From one culture to another
Bridging Cultures
Terry Dashner (www.ffcba.com)
Not all cultures think alike. Not all nations speak the same
language. But all kindred, tribes, and nations can know the
message of Jesus Christ.
Think about the difficulty of taking a religion birthed in Judea
(Christianity) which expressed itself in Jewish concepts, Jewish
language, Jewish culture--expressly stated in the Torah--and
carrying that message to pagans, Greeks, Romans, and barbarians
who had no understanding of Jewish laws. In order for the
message to thrive, it had to be conveyed in the conceptual
languages and cultures of the non middle-easterners. And this
was no small task.
For example, the ecumenical council at Chalcedon in 451 AD which
addressed the divinity of Jesus--two natures in one person--also
dealt with the difficulties of a new conceptual language for
Greek and Latin alike.
Mark A. Noll (Turning Points, Baker Book House Co. 2000, p.73),
writes the following. "Where the Roman, Western mind-set was
concrete, practical, and legal, the Eastern mind-set gravitated
toward abstraction, passion, and speculation. The Roman world
used Latin, the East used Greek. Tertullian, in the West had not
thought it worthwhile to consider what Jerusalem (the Christian
faith) had to do with Athens (the traditions of speculative
philosophy). By contrast, his Eastern contemporary Clement of
Alexandria had promoted the Christian study of Greek speculative
thought as a useful exercise for the church. These differences
were more tendencies of intellectual disposition than
out-and-out conflicts of doctrine, but they had continued to
develop from the time of Tertullian and Clement."

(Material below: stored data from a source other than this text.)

[flow/run.sh]
#!/bin/bash
# OpenROAD 26Q1-2900-gdf79404cd8, Yosys 0.63+post, stock flow scripts
make -C /OpenROAD-flow-scripts/flow DESIGN_CONFIG=/design/flow/config.mk WORK_HOME=/design/flow/orfs finish
[flow/config.mk]
export PLATFORM = sky130hd
export DESIGN_NAME = regfile
export DESIGN_NICKNAME = regfile
export VERILOG_FILES = /design/flow/design.v
export SDC_FILE = /design/flow/constraint.sdc
export NUM_CORES = 4
export LEC_CHECK = 1
export CORE_UTILIZATION = 40
[flow/constraint.sdc]
current_design regfile

set clk_period 4.5
set clk_io_pct 0.2

create_clock -name clk0 -period $clk_period [get_ports {clk}]

set non_clock_inputs [all_inputs -no_clocks]
set_input_delay [expr $clk_period * $clk_io_pct] -clock clk0 $non_clock_inputs
set_output_delay [expr $clk_period * $clk_io_pct] -clock clk0 [all_outputs]
[flow/design.v]
`timescale 1ns / 1ps
module regfile(input logic rst, input logic clk, 
                input logic wr_en, input logic [2:0] rd0_addr,
                input logic [2:0] rd1_addr, input logic [2:0] wr_addr,
                input logic [15:0] wr_data, output logic [15:0] rd0_data,
                output logic [15:0] rd1_data
    );
   logic [15:0] array [0:7];
   assign rd0_data=array[rd0_addr];
   assign rd1_data=array[rd1_addr];
    always @(posedge clk or posedge rst) begin
        if(rst==1)
        begin 
            array [0]<=16'd0;
            array [1]<=16'd0;
            array [2]<=16'd0;
            array [3]<=16'd0;
            array [4]<=16'd0;
            array [5]<=16'd0;
            array [6]<=16'd0;
            array [7]<=16'd0;
            end
        else if(wr_en==1) 
            begin 
            array[wr_addr]<=wr_data;
            end
        end
endmodule
==> results.py <==
# Generated from Yosys and OpenROAD reports
metrics = {
    "yosys": {
        "syn-cell-area_sq_um": 7230,
        "ys_cells": 621,
        "synthCells": 621,
        "synth_area_per_cell_sq_um": 11.6,
        "ys_types": 45,
        "synth-edff-count": 0,
        "ys_area_sq_um": 7230,
        "synth_flop_count": 128,
        "synthArstFlopShare_pct": 100,
        "yosysWarnings": 2,
        "ys_seq_share_pct": 44.3,
        "ff_type": "dfrtp_1",
    },
    "clock_tree": {
        "cts.sinks": 128,
        "cts_tree": "done",
        "clock_latency_ns": 0.40,
        "numCtsBuffers": 17,
        "cts_root_buf": "clkbuf_16",
        "ctsResizeCount": 0,
        "clk_pin_slew_ns": 0.06,
        "cts_setup_buffers": 0,
        "cts_max_level": 4,
        "clockBufferDepth": 2,
        "cts_hold_buf": 0,
    },
    "floorplanning": {
        "die_h_um": 136,
        "core_area_sq_um": 17500,
        "fp-row-count": 48,
        "floorplan.core_util_pct": 41.3,
        "dieArea_sq_um": 18600,
        "dieWidth_um": 136,
        "num_io_pins": 60,
    },
    "final_timing": {
        "fin_worst_skew_ns": 0,
        "hold_viol": 0,
        "fin_crit_sh_pct": 89.4,
        "fin_crit_ns": 4.02,
        "tightest_slew_ns": 0.922,
        "max_freq_ghz": 0.249,
        "tns_ns": 0,
        "rsz0062_at_grt": "false",
        "max_slew_margin_pct": 38.5,
        "finalSetupViolCount": 0,
        "drv_slew": 0,
    },
    "pwr": {
        "total_power_mw": 3.78,
        "peakVddDrop_uv": 248,
        "leakage_nw": 3.64,
        "p_per_area_nw_per_um2": 444,
    },
    "global_route": {
        "grt_pass1_wl_mm": 29.7,
        "antenna_found_initial": 0,
        "gr-total-overflow": 0,
        "grt_start_max_net_pins": 129,
        "grt_util_all_layers_pct": 22.1,
        "grt_pass1_vias": 5250,
    },
    "worst_setup_path": {
        "cp_max_fo": 9,
        "worstRegToRegCells": 1,
        "worstPathArrival_ns": 3.12,
        "crit_chain": "clkdlybuf4s50_1, nor2b_1, and2_1, buf_12, a21oi_1, a21oi_1, clkdlybuf4s50_1",
        "path_buffers": 3,
        "worst-setup-path-type": "input pin to primary output",
        "crit_family": "buffers and inverters",
        "critPathLaunch": "rd1_addr[2]",
        "cp_slowest_cell": "clkdlybuf4s50_1",
        "end_kind": "primary output",
        "required_ns": 3.60,
        "cp-start-kind": "input pin",
        "max_stage_delay_ns": 0.64,
        "rrSetupSlack_ns": 3.69,
        "r2r-start": "array[3][2]$_DFFE_PP0P_",
        "rr_endpoint": "array[3][2]$_DFFE_PP0P_",
    },
    "worst_hold_path": {
        "hold_depth": 1,
        "worstHoldEndpoint": "array[3][1]$_DFFE_PP0P_",
        "hp-class": "flop to flop",
        "hp-start": "array[3][1]$_DFFE_PP0P_",
    },
    "finish": {
        "drive_above_1_share_pct": 27.8,
        "fillerInstances": 1492,
        "largest_reg_flops": 128,
        "reg_top3": "array (128)",
        "regMostFlops": "array",
        "syn2layout_area_growth_pct": 17.9,
    },
    "drt": {
        "via_count": 5122,
        "drc": 0,
        "antenna_cells": 0,
        "drt_pass1_iterations": 5,
        "drt_iter0_drc": 242,
        "wire_per_inst_um": 20.7,
        "ant_nets": 0,
        "avgViaCountPerCell": 5.65,
        "routed_wl_mm": 18.7,
    },
    "place": {
        "io_buffers": 59,
        "place_congestion": 0.837,
        "dp_hpwl_mm": 11.4,
    },
    "run": {
        "warnings": 27,
        "cap_violations": 0,
    },
    "outcome": {
        "status": "finished clean",
    },
}
stage by stage:
stage          cell area, sq um  hold WS (ns)  util, %  worst slack, ns  std cells
2_1_floorplan              7230         0.477        -            0.187        621
3_3_place_gp               7920         0.498     45.3            0.567        874
3_5_place_dp               7920         0.507     45.3            0.515        874
4_1_cts                    8520         0.520     48.8            0.503        906
5_1_grt                    8520         0.540     48.8            0.390        906
6_report                   8520         0.518     48.8            0.477        906
cell type report:
type,instances,area [sq um],area share [%]
repair buffers,80,753,8.84
clock buffers,23,498,5.84
well taps,225,282,3.30
clock inverters,9,105,1.23
flip-flops and latches,128,3200,37.6
multi-input cells,421,3600,42.3
inverters,20,77.6,0.910
worst max-delay path by stage:
stage	endpoint	slack (ns)	cells after the start
after CTS	rd1_data[13]	0.50	7
after global routing	rd0_data[4]	0.39	8
final	rd1_data[13]	0.48	7
metal layers:
| layer | wire, um | track usage [%] | part of all wire (%) | up-vias |
|---|---|---|---|---|
| li1 | - | - | - | 2389 |
| met4 | 251 | 4.14 | 1.3 | 0 |
| met2 | 8350 | 32.0 | 45 | 174 |
| met3 | 1410 | 5.70 | 7.5 | 17 |
| met1 | 8740 | 34.7 | 47 | 2542 |
| met5 | 0 | 0 | 0 | - |
synthesized netlist by cell type (2+ instances only):
library cell,number,area [sq um]
a21oi_1,32,160
a211o_1,2,17.5
mux2i_1,32,320
a221oi_2,2,30.0
o21ai_0,21,105
a22o_1,4,35.0
buf_1,3,11.3
o22ai_1,2,12.5
nor2_1,46,173
o2bb2ai_1,12,105
clkbuf_1,8,30.0
nand4b_4,3,71.3
buf_4,11,82.6
nor3_4,2,32.5
o22a_1,11,96.3
dfrtp_1,128,3200
buf_2,18,90.1
and2_1,2,12.5
nor2b_4,2,27.5
mux2_4,17,255
a221oi_1,39,342
buf_8,2,30.0
mux2_1,11,124
or3_1,2,12.5
nor2b_1,13,81.3
a21o_1,8,60.1
mux2_2,96,1080
buf_6,9,101
a31oi_1,10,62.6
nand2b_1,12,75.1
nand2_1,24,90.1
mux4_2,5,113
nor3b_2,2,25.0
inv_1,19,71.3
cells by family after synthesis:
group	after synthesis	synth area share [%]
flops	128	44.3
compound gates	146	14.5
mux	161	26.2
simple gates	114	9.06
buf+inv	72	5.89
cells in the final DEF (no fill, tap or decap), types with 8 or more instances in the layout:
master	synthesis	final
a21o_1	8	8
a21oi_1	32	32
a221oi_1	39	39
a31oi_1	10	10
buf_4	11	19
clkbuf_16	0	17
clkdlybuf4s50_1	0	55
dfrtp_1	128	128
inv_1	19	18
mux2_1	11	11
mux2_2	96	96
mux2_4	17	17
mux2i_1	32	32
nand2_1	24	24
nand2b_1	12	12
nor2_1	46	46
nor2b_1	13	13
o21ai_0	21	21
o22a_1	11	11
o2bb2ai_1	12	12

Chalcedon in 451 AD largely settled the doctrinal issues of the
nature of Jesus Christ, but it was not able to bridge the
growing divide between East and West. Eventually, as you know
from church history, the Catholic Church was never able to
reconcile the differences between the Church at Rome and the
Church at Constantinople. Thus, there is to this day a rift
between Roman Catholism and Greek Orthodox. Nevertheless, the
message of Jesus Christ as the only Begotten Son of God who
"took upon him flesh," dying for the sin of the entire world and
being raised from the dead to be raised to the right hand of God
is believed and preached by both. (Consider the Nicene Creed of
the fourth century and the Chalcedon Creed or the fifth century
the content of the creeds are essentially the same.)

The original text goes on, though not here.